===== Task inputs

**src/hdl/srr_pkg.sv**
```systemverilog
// shared constants, state encoding and divider status type for the seeded random range block
package srr_pkg;

	// linear congruential generator
	localparam logic [31:0] LCG_MUL    = 32'h41C6_4E6D;
	localparam logic [31:0] LCG_INC    = 32'd12345;
	localparam int          LCG_STEPS  = 3;

	// slice taken from each generator state and packing of the slices
	localparam int          SLICE_LSB  = 16;
	localparam int          SLICE_W    = 11;
	localparam int          PACK_SHIFT = 10;

	// packed word and divisor widths
	localparam int          WORD_W     = 31;
	localparam int          DIVISOR_W  = 32;

	// sequencer states
	typedef enum logic [2:0] {
		ST_IDLE,
		ST_LCG,
		ST_DIV_START,
		ST_DIV_RUN,
		ST_DONE
	} srr_state_t;

	// status returned by the modulo unit
	typedef struct packed {
		logic busy;
		logic done;
	} srr_div_stat_t;

endpackage

```
**src/hdl/seeded_random_range.sv**
```systemverilog
// top level: seeded random draw between two signed bounds
//
// A request transaction, once accepted, passes through the sequencer states in
// order: ST_LCG steps the 32-bit generator three times through one shared
// multiplier, ST_DIV_START starts the modulo unit, ST_DIV_RUN runs the
// bit-serial modulo of the packed 31-bit word by the bound difference until the
// unit reports done, and ST_DONE loads the result into the output register once
// that register is free. A new request is taken once the previous one has left
// the sequencer, while its result may still wait in the output register, so no
// request is accepted while another is in flight. A write on the configuration channel
// reloads the running seed at once; it is always ready and is meant to be used
// only while no request is in flight. When both bounds are equal the result is
// the high bound with empty_range set; the generator still advances.
module seeded_random_range
	import srr_pkg::*;
(
	input  logic               clk,
	input  logic               arst_n,
	// configuration channel
	input  logic               cfg_valid,
	output logic               cfg_ready,
	input  logic signed [31:0] start_seed,
	// request channel
	input  logic               in_valid,
	output logic               in_ready,
	input  logic signed [31:0] low_bound,
	input  logic signed [31:0] high_bound,
	// result channel
	output logic               out_valid,
	input  logic               out_ready,
	output logic signed [31:0] value,
	output logic               empty_range
);

	srr_state_t state_q, state_d;

	logic [31:0]        seed_q;
	logic [1:0]         step_q;
	logic [WORD_W-1:0]  word_q;
	logic [31:0]        base_q;
	logic [31:0]        diff_q;
	logic [31:0]        hi_q;
	logic               empty_q;
	logic               out_valid_q;
	logic [31:0]        value_q;
	logic               empty_out_q;

	logic               in_fire;
	logic               cfg_fire;
	logic               out_free;
	logic               lcg_last;
	logic               div_start;
	logic               load_out;
	logic               swap;
	logic [31:0]        base_d;
	logic [31:0]        diff_d;
	logic [31:0]        seed_next;
	logic [SLICE_W-1:0] slice;
	logic [WORD_W-1:0]  word_shift;
	logic [WORD_W-1:0]  word_next;
	srr_div_stat_t      div_stat;
	logic [31:0]        div_rem;

	assign cfg_ready = 1'b1;
	assign cfg_fire  = cfg_valid & cfg_ready;
	assign in_fire   = in_valid & in_ready;
	assign out_free  = ~out_valid_q | out_ready;
	assign lcg_last  = (step_q == 2'(LCG_STEPS - 1));

	// order the bounds and take the unsigned difference
	always_comb begin
		swap   = (low_bound >= high_bound);
		base_d = swap ? high_bound : low_bound;
		diff_d = swap ? 32'(low_bound - high_bound) : 32'(high_bound - low_bound);
	end

	// generator step and slice packing
	always_comb begin
		seed_next  = 32'(seed_q * LCG_MUL) + LCG_INC;
		slice      = seed_next[SLICE_LSB +: SLICE_W];
		word_shift = word_q << PACK_SHIFT;
		word_next  = word_shift ^ WORD_W'(slice);
	end

	// next state
	always_comb begin
		state_d = state_q;
		unique case (state_q)
			ST_IDLE:      if (in_fire) state_d = ST_LCG;
			ST_LCG:       if (lcg_last) state_d = ST_DIV_START;
			ST_DIV_START: state_d = ST_DIV_RUN;
			ST_DIV_RUN:   if (div_stat.done) state_d = ST_DONE;
			ST_DONE:      if (out_free) state_d = ST_IDLE;
			default:      state_d = ST_IDLE;
		endcase
	end

	// sequencer outputs
	always_comb begin
		in_ready  = 1'b0;
		div_start = 1'b0;
		load_out  = 1'b0;
		unique case (state_q)
			ST_IDLE:      in_ready  = 1'b1;
			ST_LCG:       ;
			ST_DIV_START: div_start = 1'b1;
			ST_DIV_RUN:   ;
			ST_DONE:      load_out  = out_free;
			default:      ;
		endcase
	end

	// control registers
	always_ff @(posedge clk or negedge arst_n) begin
		if (!arst_n) begin
			state_q     <= ST_IDLE;
			seed_q      <= '0;
			step_q      <= '0;
			out_valid_q <= 1'b0;
		end else begin
			state_q <= state_d;
			if (cfg_fire) begin
				seed_q <= start_seed;
			end else if (state_q == ST_LCG) begin
				seed_q <= seed_next;
			end
			if (in_fire) begin
				step_q <= '0;
			end else if (state_q == ST_LCG) begin
				step_q <= step_q + 1'b1;
			end
			if (load_out) begin
				out_valid_q <= 1'b1;
			end else if (out_ready) begin
				out_valid_q <= 1'b0;
			end
		end
	end

	// request capture and packed word accumulation
	always_ff @(posedge clk) begin
		if (in_fire) begin
			base_q  <= base_d;
			diff_q  <= diff_d;
			hi_q    <= high_bound;
			empty_q <= (diff_d == '0);
			word_q  <= '0;
		end else if (state_q == ST_LCG) begin
			word_q <= word_next;
		end
	end

	// result register
	always_ff @(posedge clk) begin
		if (load_out) begin
			value_q     <= empty_q ? hi_q : 32'(base_q + div_rem);
			empty_out_q <= empty_q;
		end
	end

	srr_mod_unit u_mod (
		.clk       (clk),
		.arst_n    (arst_n),
		.start     (div_start),
		.dividend  (word_q),
		.divisor   (diff_q),
		.stat      (div_stat),
		.remainder (div_rem)
	);

	assign out_valid   = out_valid_q;
	assign value       = value_q;
	assign empty_range = empty_out_q;

endmodule

```
**src/hdl/srr_mod_unit.sv**
```systemverilog
// bit-serial restoring modulo unit, one quotient bit per cycle
module srr_mod_unit
	import srr_pkg::*;
(
	input  logic                 clk,
	input  logic                 arst_n,
	input  logic                 start,
	input  logic [WORD_W-1:0]    dividend,
	input  logic [DIVISOR_W-1:0] divisor,
	output srr_div_stat_t        stat,
	output logic [DIVISOR_W-1:0] remainder
);

	localparam int CNT_W = $clog2(WORD_W);

	logic [DIVISOR_W-1:0] rem_q;
	logic [WORD_W-1:0]    dvd_q;
	logic [CNT_W-1:0]     cnt_q;
	logic                 busy_q;
	logic                 done_q;

	logic [DIVISOR_W:0]   trial;
	logic [DIVISOR_W+1:0] sub;
	logic                 fits;
	logic [DIVISOR_W-1:0] rem_next;

	// shift in the next dividend bit and try the subtraction
	always_comb begin
		trial    = {rem_q, dvd_q[WORD_W-1]};
		sub      = {1'b0, trial} - {2'b00, divisor};
		fits     = ~sub[DIVISOR_W+1];
		rem_next = fits ? sub[DIVISOR_W-1:0] : trial[DIVISOR_W-1:0];
	end

	// control: busy flag, bit counter and done pulse
	always_ff @(posedge clk or negedge arst_n) begin
		if (!arst_n) begin
			busy_q <= 1'b0;
			done_q <= 1'b0;
			cnt_q  <= '0;
		end else begin
			done_q <= 1'b0;
			if (start) begin
				busy_q <= 1'b1;
				cnt_q  <= CNT_W'(WORD_W - 1);
			end else if (busy_q) begin
				if (cnt_q == '0) begin
					busy_q <= 1'b0;
					done_q <= 1'b1;
				end else begin
					cnt_q <= cnt_q - 1'b1;
				end
			end
		end
	end

	// datapath: partial remainder and dividend shift register
	always_ff @(posedge clk) begin
		if (start) begin
			rem_q <= '0;
			dvd_q <= dividend;
		end else if (busy_q) begin
			rem_q <= rem_next;
			dvd_q <= {dvd_q[WORD_W-2:0], 1'b0};
		end
	end

	assign stat.busy = busy_q;
	assign stat.done = done_q;
	assign remainder = rem_q;

endmodule

```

==========

§ **What you will do**
Check the lines above and copy each one that includes "through".

§ **Exercise output**
// A request transaction, once accepted, passes through the sequencer states in
// order: ST_LCG steps the 32-bit generator three times through one shared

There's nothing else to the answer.